Che cos’è l’ASA e come funziona
L’ASA è un farmaco nato per alleviare il dolore, ma si è scoperto che ha anche effetti che aiutano a proteggere il cuore e il cervello. Agisce riducendo l’infiammazione e impedendo alle piastrine nel sangue di formare coaguli, che possono causare infarti o ictus.
Uso di ASA in prevenzione primaria cardiovascolare
La prevenzione primaria significa usare ASA in persone che non hanno ancora avuto problemi cardiaci o ictus, per cercare di evitarli. Mentre è chiaro che ASA aiuta chi ha già avuto questi eventi (prevenzione secondaria), il suo uso prima che si manifestino problemi è ancora dibattuto.
- Alcuni studi mostrano che ASA può ridurre il rischio di un primo infarto tra il 24% e il 32%, ma senza diminuire la mortalità totale o quella per malattie cardiache.
- Altri studi suggeriscono che la riduzione degli eventi gravi come infarto e ictus è simile sia in prevenzione primaria che secondaria.
- È importante considerare il rapporto tra benefici e rischi, perché ASA può aumentare il rischio di sanguinamenti, specialmente nell’apparato digerente.
Quando ASA può essere più utile
Alcuni gruppi di persone, come quelle con ipertensione e valori elevati di creatinina (un indicatore della funzione renale), sembrano trarre più vantaggio dall’uso di ASA. In questi casi, il rischio di eventi cardiaci è più alto e ASA può ridurli in modo significativo.

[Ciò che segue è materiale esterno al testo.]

[config.mk]
export PLATFORM = sky130hd
export DESIGN_NAME = xcom_qctrl_seq
export DESIGN_NICKNAME = d
export VERILOG_FILES = /design/src/rtl/xcom_qctrl_seq.sv
export SDC_FILE = /design/constraint.sdc
export NUM_CORES = 1
export LEC_CHECK = 0
export CAP_MARGIN = 20
export CELL_PAD_IN_SITES_DETAIL_PLACEMENT = 0
export CELL_PAD_IN_SITES_GLOBAL_PLACEMENT = 2
export CORE_MARGIN = 2
export CORE_UTILIZATION = 30
export CTS_CLUSTER_DIAMETER = 80
export DETAILED_ROUTE_END_ITERATION = 16
export DONT_BUFFER_PORTS = 1
export HOLD_SLACK_MARGIN = 0.15
export PLACE_DENSITY = 0.56
export SYNTH_ARGS = -nofsm -noshare
export SYNTH_HDL_FRONTEND = slang
export SYNTH_HIERARCHICAL = 1
export SYNTH_SLANG_ARGS = --single-unit
export TNS_END_PERCENT = 20
[constraint.sdc]
create_clock -name t_clk_i -period 6.9 [get_ports t_clk_i]
set_clock_uncertainty 0.1 [all_clocks]
set_input_delay 1.035 -clock t_clk_i [delete_from_list [all_inputs] [get_ports t_clk_i]]
set_output_delay 1.035 -clock t_clk_i [all_outputs]
set_load 0.1 [all_outputs]
[src/rtl/xcom_qctrl_seq.sv]
// Request queue: stores {is_sync, code} entries until the sequencer pops them.
// Latency: a push at edge E is visible at the head after E; a pop takes effect at the next edge.
// Backpressure: wr_rdy drops when full unless a pop happens in the same cycle; clr empties the queue.
module xcom_qctrl_fifo #(
    parameter int W     = 4,
    parameter int DEPTH = 4
) (
    input  logic                     t_clk_i,
    input  logic                     t_rst_ni,
    input  logic                     clr,
    input  logic                     wr_vld,
    input  logic [W-1:0]             wr_dat,
    output logic                     wr_rdy,
    input  logic                     rd_rdy,
    output logic                     rd_vld,
    output logic [W-1:0]             rd_dat,
    output logic [$clog2(DEPTH):0]   level
);
    localparam int AW = $clog2(DEPTH);

    logic [W-1:0]  mem [DEPTH];
    logic [AW-1:0] wr_ptr;
    logic [AW-1:0] rd_ptr;
    logic          wr_en;
    logic          rd_en;

    assign rd_vld = (level != '0);
    assign rd_en  = rd_vld & rd_rdy;
    // A pop in the same cycle frees a slot, so a full queue can still accept.
    assign wr_rdy = (level != (AW+1)'(DEPTH)) | rd_en;
    assign wr_en  = wr_vld & wr_rdy;
    assign rd_dat = mem[rd_ptr];

    always_ff @(posedge t_clk_i or negedge t_rst_ni) begin
        if (!t_rst_ni) begin
            wr_ptr <= '0;
            rd_ptr <= '0;
            level  <= '0;
        end else if (clr) begin
            wr_ptr <= '0;
            rd_ptr <= '0;
            level  <= '0;
        end else begin
            if (wr_en) wr_ptr <= wr_ptr + AW'(1);
            if (rd_en) rd_ptr <= rd_ptr + AW'(1);
            level <= level + (AW+1)'(wr_en) - (AW+1)'(rd_en);
        end
    end

    always_ff @(posedge t_clk_i) begin
        if (wr_en && !clr) mem[wr_ptr] <= wr_dat;
    end
endmodule

// Quick-control sequencer: queues ctrl/sync requests and plays each as a one-hot pulse of PULSE_LEN cycles.
// Latency: request sampled at E -> pulse from E+1 when idle; sync pulse rises 3 edges after pulse_sync_i.
// Backpressure: none upstream; requests hitting a full queue (or losing a ctrl/sync collision) are dropped with drop_o.
module xcom_qctrl_seq #(
    parameter int CW         = 3,
    parameter int PULSE_LEN  = 8,
    parameter int FIFO_DEPTH = 4,
    parameter int SYNC_TO    = 1024,
    parameter int SYNC_CMD   = 6
) (
    input  logic                          t_clk_i,
    input  logic                          t_rst_ni,
    input  logic                          pulse_sync_i,
    input  logic                          qctrl_req_i,
    input  logic [CW-1:0]                 qctrl_dt_i,
    input  logic                          qsync_req_i,
    input  logic                          flush_i,
    output logic [2**CW-1:0]              ctrl_o,
    output logic                          busy_o,
    output logic [$clog2(FIFO_DEPTH):0]   level_o,
    output logic                          drop_o,
    output logic                          sync_to_o
);
    localparam int             CNT_W     = $clog2(PULSE_LEN + SYNC_TO + 1) + 1;
    localparam logic [CW-1:0]  SYNC_CODE = CW'(SYNC_CMD);
    localparam logic [1:0]     ST_IDLE   = 2'd0;
    localparam logic [1:0]     ST_WSYNC  = 2'd1;
    localparam logic [1:0]     ST_EXEC   = 2'd2;

    typedef struct packed {
        logic          is_sync;
        logic [CW-1:0] code;
    } req_t;

    logic             sync_q1, sync_q2, sync_q3;
    logic             sync_edge;
    logic [1:0]       state;
    logic [CNT_W-1:0] cnt;
    logic [CW-1:0]    cmd_code;
    req_t             wr_dat;
    req_t             rd_dat;
    logic             req_any;
    logic             fifo_wr_vld, fifo_wr_rdy;
    logic             fifo_rd_rdy, fifo_rd_vld;
    logic             drop_nxt;

    always_ff @(posedge t_clk_i or negedge t_rst_ni) begin
        if (!t_rst_ni) begin
            sync_q1 <= 1'b0;
            sync_q2 <= 1'b0;
            sync_q3 <= 1'b0;
        end else begin
            sync_q1 <= pulse_sync_i;
            sync_q2 <= sync_q1;
            sync_q3 <= sync_q2;
        end
    end
    assign sync_edge = sync_q2 & ~sync_q3;

    // Sync wins a same-cycle collision; the ctrl request is the one discarded.
    always_comb begin
        wr_dat.is_sync = qsync_req_i;
        wr_dat.code    = qsync_req_i ? SYNC_CODE : qctrl_dt_i;
    end

    assign req_any     = qsync_req_i | qctrl_req_i;
    assign fifo_wr_vld = req_any & ~flush_i;
    assign fifo_rd_rdy = (state == ST_IDLE) & ~flush_i;
    assign drop_nxt    = ~flush_i & ((qsync_req_i & qctrl_req_i) | (req_any & ~fifo_wr_rdy));

    xcom_qctrl_fifo #(
        .W     (CW + 1),
        .DEPTH (FIFO_DEPTH)
    ) u_fifo (
        .t_clk_i  (t_clk_i),
        .t_rst_ni (t_rst_ni),
        .clr      (flush_i),
        .wr_vld   (fifo_wr_vld),
        .wr_dat   (wr_dat),
        .wr_rdy   (fifo_wr_rdy),
        .rd_rdy   (fifo_rd_rdy),
        .rd_vld   (fifo_rd_vld),
        .rd_dat   (rd_dat),
        .level    (level_o)
    );

    always_ff @(posedge t_clk_i or negedge t_rst_ni) begin
        if (!t_rst_ni) begin
            state     <= ST_IDLE;
            cnt       <= '0;
            cmd_code  <= '0;
            drop_o    <= 1'b0;
            sync_to_o <= 1'b0;
        end else begin
            drop_o    <= drop_nxt;
            sync_to_o <= 1'b0;
            if (flush_i) begin
                state <= ST_IDLE;
                cnt   <= '0;
            end else begin
                case (state)
                    ST_IDLE: begin
                        if (fifo_rd_vld) begin
                            cmd_code <= rd_dat.code;
                            state    <= rd_dat.is_sync ? ST_WSYNC : ST_EXEC;
                            cnt      <= '0;
                        end
                    end
                    ST_WSYNC: begin
                        if (sync_edge) begin
                            state <= ST_EXEC;
                            cnt   <= '0;
                        end else if (SYNC_TO != 0 && cnt == CNT_W'(SYNC_TO - 1)) begin
                            state     <= ST_IDLE;
                            cnt       <= '0;
                            sync_to_o <= 1'b1;
                        end else begin
                            cnt <= cnt + CNT_W'(1);
                        end
                    end
                    ST_EXEC: begin
                        if (cnt == CNT_W'(PULSE_LEN - 1)) begin
                            state <= ST_IDLE;
                            cnt   <= '0;
                        end else begin
                            cnt <= cnt + CNT_W'(1);
                        end
                    end
                    default: begin
                        state <= ST_IDLE;
                        cnt   <= '0;
                    end
                endcase
            end
        end
    end

    // Code 0 is a NOP: it occupies the sequencer but drives no line.
    always_comb begin
        ctrl_o = '0;
        if (state == ST_EXEC && cmd_code != '0) ctrl_o[cmd_code] = 1'b1;
    end

    assign busy_o = fifo_rd_vld | (state != ST_IDLE);
endmodule

==> results.md, run 1 <==
- **status** completed
- **detail-routed net length per standard cell** 15.4 um
- **TritonCTS clock tree** built
- **GPL Wtd Cong** 0.759
- **Gate power share** 0.328
- **vias in the first global route** 1582
- **post-CTS resize count** 0
- **1st-iter DRT viols** 87
- **port buffer count** 0
- **clock-pin slew on the worst setup and hold paths** 0.09 ns
- **Initial Util** 0.306
- **clock root buffer** sky130_fd_sc_hd__clkbuf_8
- **number of antenna violations at the first check in global routing** 0
- **number of flops mapped to enable cells by yosys** 16
- **filler cell count** 793
- **final cycle utilization of the critical path** 0.548
- **die width** 92.0 um
- **detailed placement HPWL** 3540 um
- **commonest non-fill, non-tap cells in the layout** sky130_fd_sc_hd__dfrtp_1 (29), sky130_fd_sc_hd__nor2_1 (17), sky130_fd_sc_hd__nand2_1 (16), sky130_fd_sc_hd__edfxtp_1 (16), sky130_fd_sc_hd__inv_1 (10)
- **CP arrival** 3.91 ns
- **share of post-route cells with drive strength above 1** 0.172
- **number of distinct library cell variants in the gate-level netlist after synthesis** 50
- **final count of pins violating max slew** 0
- **number of setup buffers added after CTS** 0
- **worst-margin pin slew** 1.13 ns
- **endpoint class of the critical path** flop
- **Clock Latency Late Sink** 0.31 ns
- **via density per instance** 4.98
- **total iterations of the first detailed-routing run** 4
- **H-tree level count** 2
- **max-cap viol count** 0
- **type of the most critical hold path** reg2reg
- **sequential element share of the synthesized area** 0.519
- **Antenna diodes** 0
- **area enclosed by the die boundary** 0.00847 sq mm
- **Area Growth Syn to Fin** 10.1%
- **die boundary height** 92.0 um
- **path type of the worst setup path** reg2reg
- **relative contribution of the clock network to total power** 0.199
- **Crit path required time** 7.03 ns
- **total internal power** 0.483 mW
- **total global routing overflow** 0
- **commonest non-fill, non-tap cell in the layout** sky130_fd_sc_hd__dfrtp_1
- **DRC errors left** 0
- **Lkg Pwr** 0.991 nW
- **net switching power** 0.388 mW
- **total power divided by cell area** 340 mW/mm^2
- **placement row count** 32
- **top flip-flop cell by instance count after synthesis** sky130_fd_sc_hd__dfrtp_1
- **hold-fix buffer count after cts** 0
- **global-route wire length before repair** 8140 um
- **total routing resource utilization after global routing** 0.124
- **kind of start point of the critical path** flop
- **Net Sw Frac** 0.446
- **vias post-DR** 1550
- **yosys synthesis warning count** 6
- **nets** 227
- **maximum number of pins on one net before global-route repair** 30
- **number of cells produced by synthesis** 206
- **post-route cell area** 0.00256 sq mm
- **post-place instance area** 0.00246 sq mm
- **highest clock frequency the design can meet** 264 MHz
- **maximum buffer depth of the clock tree** 2
- **Hold Violations, Final** 0
- **boundary pin count** 23
- **CTS Sinks** 45
- **share of synthesized registers carrying an async set or reset** 0.644
- **time the final worst path needs with I/O delays and setup** 3.78 ns
- **final count of negative-setup-slack endpoints** 0
- **post-synth net total** 225
- **CTS buffer count** 5
- **post-route ant nets** 0
- **total length of routed wires** 4800 um
- **number of register bits inferred by synthesis** 45
- **maximum vdd ir drop** 0.189 mV
- **Flop pwr share** 0.473
- **setup TNS after final layout** 0 ns
- **netlist area before placement** 0.00232 sq mm
- **critical-path maximum fanout** 16
- **area of the core region** 0.00761 sq mm
- **Slew headroom** 0.244
- **RSZ-0062 raised after global routing** no
- **mean post-synth cell area** 11.3 sq um
-- power by group through the flow --
stage          logic, mW  registers [mW]  clock network (mW)
2_1_floorplan      0.245           0.400                   0
3_3_place_gp       0.279           0.416                   0
3_5_place_dp       0.287           0.419                   0
4_1_cts            0.288           0.413               0.179
5_1_grt            0.315           0.421               0.189
6_report           0.286           0.412               0.174
-- stage by stage --
| stage | setup WS (ns) | util | hold slack (ns) | power [mW] | std cells |
|---|---|---|---|---|---|
| 3_5_place_dp | 3.09 | 0.324 | 0.236 | 0.706 | 303 |
| 6_report | 3.12 | 0.336 | 0.261 | 0.871 | 311 |
| 4_1_cts | 3.09 | 0.336 | 0.268 | 0.880 | 311 |
| 5_1_grt | 2.79 | 0.336 | 0.279 | 0.925 | 311 |
| 2_1_floorplan | 2.93 | - | 0.231 | 0.645 | 206 |
| 3_3_place_gp | 3.17 | 0.323 | 0.243 | 0.696 | 302 |
-- synthesized netlist by cell type, types with 2 or more instances --
cell type,number,area share
sky130_fd_sc_hd__a21o_1,5,0.016
sky130_fd_sc_hd__a21oi_1,5,0.011
sky130_fd_sc_hd__a22o_1,4,0.015
sky130_fd_sc_hd__a31oi_1,5,0.013
sky130_fd_sc_hd__buf_2,2,0.0043
sky130_fd_sc_hd__clkbuf_1,3,0.0048
sky130_fd_sc_hd__dfrtp_1,29,0.31
sky130_fd_sc_hd__edfxtp_1,16,0.21
sky130_fd_sc_hd__ha_1,9,0.048
sky130_fd_sc_hd__inv_1,10,0.016
sky130_fd_sc_hd__mux2_2,4,0.019
sky130_fd_sc_hd__mux4_2,4,0.039
sky130_fd_sc_hd__nand2_1,16,0.026
sky130_fd_sc_hd__nand2b_1,7,0.019
sky130_fd_sc_hd__nand3_1,9,0.019
sky130_fd_sc_hd__nand3b_1,3,0.0097
sky130_fd_sc_hd__nand4b_1,2,0.0075
sky130_fd_sc_hd__nor2_1,23,0.037
sky130_fd_sc_hd__nor2b_1,3,0.0081
sky130_fd_sc_hd__nor3_1,4,0.0086
sky130_fd_sc_hd__nor3b_1,4,0.013
sky130_fd_sc_hd__nor4_2,2,0.011
sky130_fd_sc_hd__o21ai_0,2,0.0043
sky130_fd_sc_hd__o21ai_1,3,0.0065
sky130_fd_sc_hd__o22ai_1,2,0.0054
sky130_fd_sc_hd__or2_2,3,0.0081
sky130_fd_sc_hd__or3_1,2,0.0054
sky130_fd_sc_hd__xor2_1,3,0.011
-- area by class of cell --
class,instances,area [sq um],share of cell area
flip-flops and latches,45,1210,0.471
repair buffers,2,32.5,0.0127
clock buffers,5,68.8,0.0269
clock inverters,3,25.0,0.00978
multi-input cells,144,1060,0.415
well taps,102,128,0.0499
inverters,10,37.5,0.0147
-- final timing paths --
check | slack [ns] | depth (start not counted) | to | start
worst max-delay path | 3.12 | 6 | cnt[3] | u_fifo/level[1]
max in group asynchronous | 6.31 | 0 | cnt[6] | t_rst_ni
worst min register to register | 0.26 | 0 | sync_q2 | sync_q1
worst max register to register | 3.12 | 6 | cnt[3] | u_fifo/level[1]
min in group asynchronous | 0.31 | 0 | cmd_code[2] | t_rst_ni
worst min-delay path | 0.26 | 0 | sync_q2 | sync_q1
-- state kept, by name, summed over array words and instances, names as in the netlist --
| signal | cells |
|---|---|
| sync_q3 | 1 |
| drop_o | 1 |
| u_fifo/level | 3 |
| cmd_code | 3 |
| sync_to_o | 1 |
| state | 2 |
| u_fifo/mem | 16 |
| sync_q2 | 1 |
| u_fifo/rd_ptr | 2 |
| cnt | 12 |
| sync_q1 | 1 |
| u_fifo/wr_ptr | 2 |
-- routing by layer --
metal,track usage,share of wire,vias up,routed length [um]
met3,0.0329,0.039,6,188
li1,-,-,743,-
met2,0.192,0.46,30,2200
met4,0.0373,0.014,0,65
met1,0.172,0.49,771,2350
met5,0,0,-,0
-- cell families after synthesis --
family / after synthesis / synth area share
compound gates: 34 / 0.113
fa+ha+maj: 10 / 0.0571
mux: 9 / 0.0624
other cells: 1 / 0.00161
simple gates: 87 / 0.202
buf+inv: 17 / 0.0334
flops: 45 / 0.519
xor+xnor: 3 / 0.0113
-- critical path, cell delays in order (launching register included) --
cell and delay (ns):
sky130_fd_sc_hd__dfrtp_1 1.05, sky130_fd_sc_hd__or3_2 0.29, sky130_fd_sc_hd__nand2b_1 0.87, sky130_fd_sc_hd__nand2_1 0.16, sky130_fd_sc_hd__o32ai_2 0.86, sky130_fd_sc_hd__a41oi_1 0.19, sky130_fd_sc_hd__a31oi_1 0.17
(Power assumes the default switching activity.)
==> inputs of run 2 (changes only) <==
==> constraint.sdc (replaced) <==
create_clock -name t_clk_i -period 3.5 [get_ports t_clk_i]
set_clock_uncertainty 0.1 [all_clocks]
set_input_delay 0.525 -clock t_clk_i [delete_from_list [all_inputs] [get_ports t_clk_i]]
set_output_delay 0.525 -clock t_clk_i [all_outputs]
set_load 0.1 [all_outputs]
==> run 2 against run 1 <==
  * Clock power up 130%
  * Die area is the same
  * Sequential power grew 66%
  * Total power is 110% higher
  * Register-to-register slack lost 2.5 ns
  * Critical path depth grew 7
  * Utilization up 1.8 points
  * First-iteration DRC count grew 21%
  * Setup slack got worse by 2.5 ns
  * Count of clock-buffer cells in the layout did not move
  * Fmax is 33% higher
  * Flip-flop and latch count stayed put
==> results.md, run 2 (synthesis results as in run 1) <==
- **CP arrival** 2.97 ns, -0.94 ns
- **Lkg Pwr** 1.07 nW, +8.1%
- **post-route ant nets** 0, unchanged
- **number of cell instances on the worst register-to-register path** 13, +7
- **total routing resource utilization after global routing** 0.124, -0.000568
- **critical-path maximum fanout** 5, -11
- **status** completed
- **commonest non-fill, non-tap cell in the layout** sky130_fd_sc_hd__dfrtp_1
- **setup TNS after final layout** 0 ns, unchanged
- **die width** 92.0 um, unchanged
- **Area Growth Syn to Fin** 15.9%
- **Initial Util** 0.306, unchanged
- **port buffer count** 0, unchanged
- **flip-flop count of the largest register after layout** 16, unchanged
- **RR Startpoint** state[0]
- **registers with the most flip-flops** u_fifo/mem: 16 flops, cnt: 12 flops
- **nets** 240, +5.7%
- **global-route wire length before repair** 8120 um, -0.17%
- **Crit path required time** 3.62 ns, -3.41 ns
- **vias in the first global route** 1606, +1.5%
- **post-route cell area** 0.00270 sq mm, +5.3%
- **Slew headroom** 0.294, +0.0498
- **flop-to-flop setup slack** 0.65 ns, -2.47 ns
- **CTS Sinks** 45, unchanged
- **detailed placement HPWL** 3570 um, +1.0%
- **maximum buffer depth of the clock tree** 2, unchanged
- **TritonCTS clock tree** built
- **1st-iter DRT viols** 105, +21%
- **post-CTS resize count** 0, unchanged
- **total global routing overflow** 0, unchanged
- **Hold Violations, Final** 0, unchanged
- **max-cap viol count** 0, unchanged
- **final count of pins violating max slew** 0, unchanged
- **placement row count** 32, unchanged
- **GPL Wtd Cong** 0.751, -1.1%
- **total power divided by cell area** 682 mW/mm^2, +100%
- **post-place instance area** 0.00254 sq mm, +3.0%
- **register bank with the most flops** u_fifo/mem
- **clock root buffer** sky130_fd_sc_hd__clkbuf_8
- **worst-margin pin slew** 1.06 ns, -0.0748 ns
- **RSZ-0062 raised after global routing** no
- **Clock Latency Late Sink** 0.30 ns, about the same
- **via density per instance** 4.96, -0.42%
- **DRC errors left** 0, unchanged
- **H-tree level count** 2, unchanged
- **path type of the worst setup path** reg2reg
- **worst r2r dst** u_fifo/level[2]
- **Critical Path End** u_fifo/level[2]
- **share of post-route cells with drive strength above 1** 0.212, +0.0395
- **vias post-DR** 1608, +3.7%
- **final count of negative-setup-slack endpoints** 0, unchanged
- **total length of routed wires** 4870 um, +1.6%
- **time the final worst path needs with I/O delays and setup** 2.85 ns, -0.929 ns
- **number of antenna violations at the first check in global routing** 0, unchanged
- **detail-routed net length per standard cell** 15.0 um, -2.5%
- **die boundary height** 92.0 um, unchanged
- **maximum number of pins on one net before global-route repair** 30, unchanged
- **area of the core region** 0.00761 sq mm, unchanged
- **kind of start point of the critical path** flop
- **final cycle utilization of the critical path** 0.815, +0.267
- **type of the most critical hold path** in2reg
- **boundary pin count** 23, unchanged
- **CTS buffer count** 5, unchanged
- **Antenna diodes** 0, unchanged
- **final hold slack** 0.173 ns, -0.0873 ns
- **filler cell count** 798, +0.63%
- **clock-pin slew on the worst setup and hold paths** 0.09 ns, about the same
- **worst setup path startpoint** state[0]
- **highest clock frequency the design can meet** 351 MHz, +33%
- **area enclosed by the die boundary** 0.00847 sq mm, unchanged
- **total power of the final layout** 1.84 mW, +110%
- **commonest non-fill, non-tap cells in the layout** sky130_fd_sc_hd__dfrtp_1 (29), sky130_fd_sc_hd__nor2_1 (17), sky130_fd_sc_hd__nand2_1 (16), sky130_fd_sc_hd__edfxtp_1 (16), sky130_fd_sc_hd__buf_4 (11)
- **maximum vdd ir drop** 0.543 mV, +190%
- **endpoint class of the critical path** flop
- **total iterations of the first detailed-routing run** 4, unchanged
==> run 2: metal layers <==
layer,up-vias,global-route usage,share of wire
met2,30,0.197,0.48
met1,803,0.165,0.47
met5,-,0,0
li1,769,-,-
met4,0,0.0410,0.014
met3,6,0.0320,0.037
==> run 2: worst max-delay path, cell delays in order, from the launching register on <==
cell and delay [ns]:
sky130_fd_sc_hd__dfrtp_1 0.38, sky130_fd_sc_hd__inv_1 0.08, sky130_fd_sc_hd__ha_1 0.21, sky130_fd_sc_hd__inv_1 0.10, sky130_fd_sc_hd__nor2_1 0.09, sky130_fd_sc_hd__or4b_1 0.62, sky130_fd_sc_hd__and2_4 0.22, sky130_fd_sc_hd__a21o_1 0.17
sky130_fd_sc_hd__ha_1 0.17, sky130_fd_sc_hd__inv_1 0.06, sky130_fd_sc_hd__fa_1 0.17, sky130_fd_sc_hd__xor2_1 0.17, sky130_fd_sc_hd__nor2_1 0.06, sky130_fd_sc_hd__nor3_1 0.17
==> run 2: what timing repair did <==
item,4_1_cts,5_1_grt
hold endpoints to repair,30,0
setup buffers,0,0
hold buffers,3,0
==> run 2: worst min-delay path by stage <==
stage	slack (ns)	cells past startpoint	start	endpoint
finish	0.17	1	flush_i	u_fifo/level[1]
global route	0.16	1	flush_i	u_fifo/level[1]
CTS	0.16	1	flush_i	u_fifo/level[1]
detailed placement	0.13	0	t_rst_ni	cnt[4]
global placement	0.13	0	t_rst_ni	cnt[4]
floorplan	0.13	0	t_rst_ni	cmd_code[0]
==> run 2: power breakdown <==
part / internal [mW] / switching (mW)
clock network: 0.214 / 0.188
logic: 0.246 / 0.508
registers: 0.607 / 0.0768
total: 1.07 / 0.773
==> run 2: area by class of cell <==
type	count	area [sq um]	area share
Clock inverter	3	46.3	0.0172
Inverter	10	37.5	0.0139
Clock buffer	5	68.8	0.0255
Sequential cell	45	1210	0.448
Multi-Input combinational cell	144	1060	0.394
Tap cell	102	128	0.0474
Timing Repair Buffer	15	148	0.0548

Inoltre, persone con alti livelli di proteina C-reattiva (PCR), un indicatore di infiammazione, hanno mostrato una riduzione maggiore del rischio di infarto con ASA.
ASA e diabete
Il diabete aumenta molto il rischio di problemi cardiovascolari. Per questo motivo, le linee guida di alcune associazioni mediche consigliano l’uso di ASA a basse dosi in persone diabetiche con età e fattori di rischio specifici, come ipertensione, fumo o colesterolo alto. Tuttavia, altre linee guida sono più caute e suggeriscono di valutare caso per caso.
- Studi mostrano che ASA può ridurre il rischio di infarto nei diabetici fino al 60% in alcuni casi.
- Il rischio di sanguinamenti è leggermente aumentato, quindi è importante che il medico valuti attentamente ogni situazione.
Nuove scoperte: ASA e prevenzione dei tumori
Oltre agli effetti sul cuore, ASA a basse dosi sembra aiutare anche a ridurre il rischio di alcuni tipi di cancro, specialmente quello del colon-retto. Studi hanno evidenziato:
- Una riduzione della mortalità per cancro fino al 15%.
- Una diminuzione del rischio di tumori con metastasi e di tumori solidi.
- Benefici simili sia negli uomini che nelle donne.
Il meccanismo potrebbe essere legato all’effetto di ASA su alcune sostanze coinvolte nella crescita delle cellule tumorali e nella formazione dei vasi sanguigni che alimentano i tumori.
Rischi da considerare
L’uso di ASA può aumentare il rischio di:
- Sanguinamenti, soprattutto nello stomaco e nell’intestino.
- Ictus emorragico, una forma di ictus causata da sanguinamento nel cervello.
Questi rischi devono essere valutati insieme ai benefici, specialmente in persone con basso rischio cardiovascolare.
In conclusione
L’ASA a basse dosi può offrire una protezione significativa contro problemi cardiaci e alcuni tumori, soprattutto in persone con un rischio più alto. Tuttavia, l’uso in prevenzione primaria deve essere deciso con attenzione, valutando i possibili rischi di sanguinamento. Le linee guida mediche non sono ancora tutte concordi, soprattutto per i pazienti diabetici, e sono necessari ulteriori studi per chiarire meglio chi può trarre più vantaggio da questo trattamento.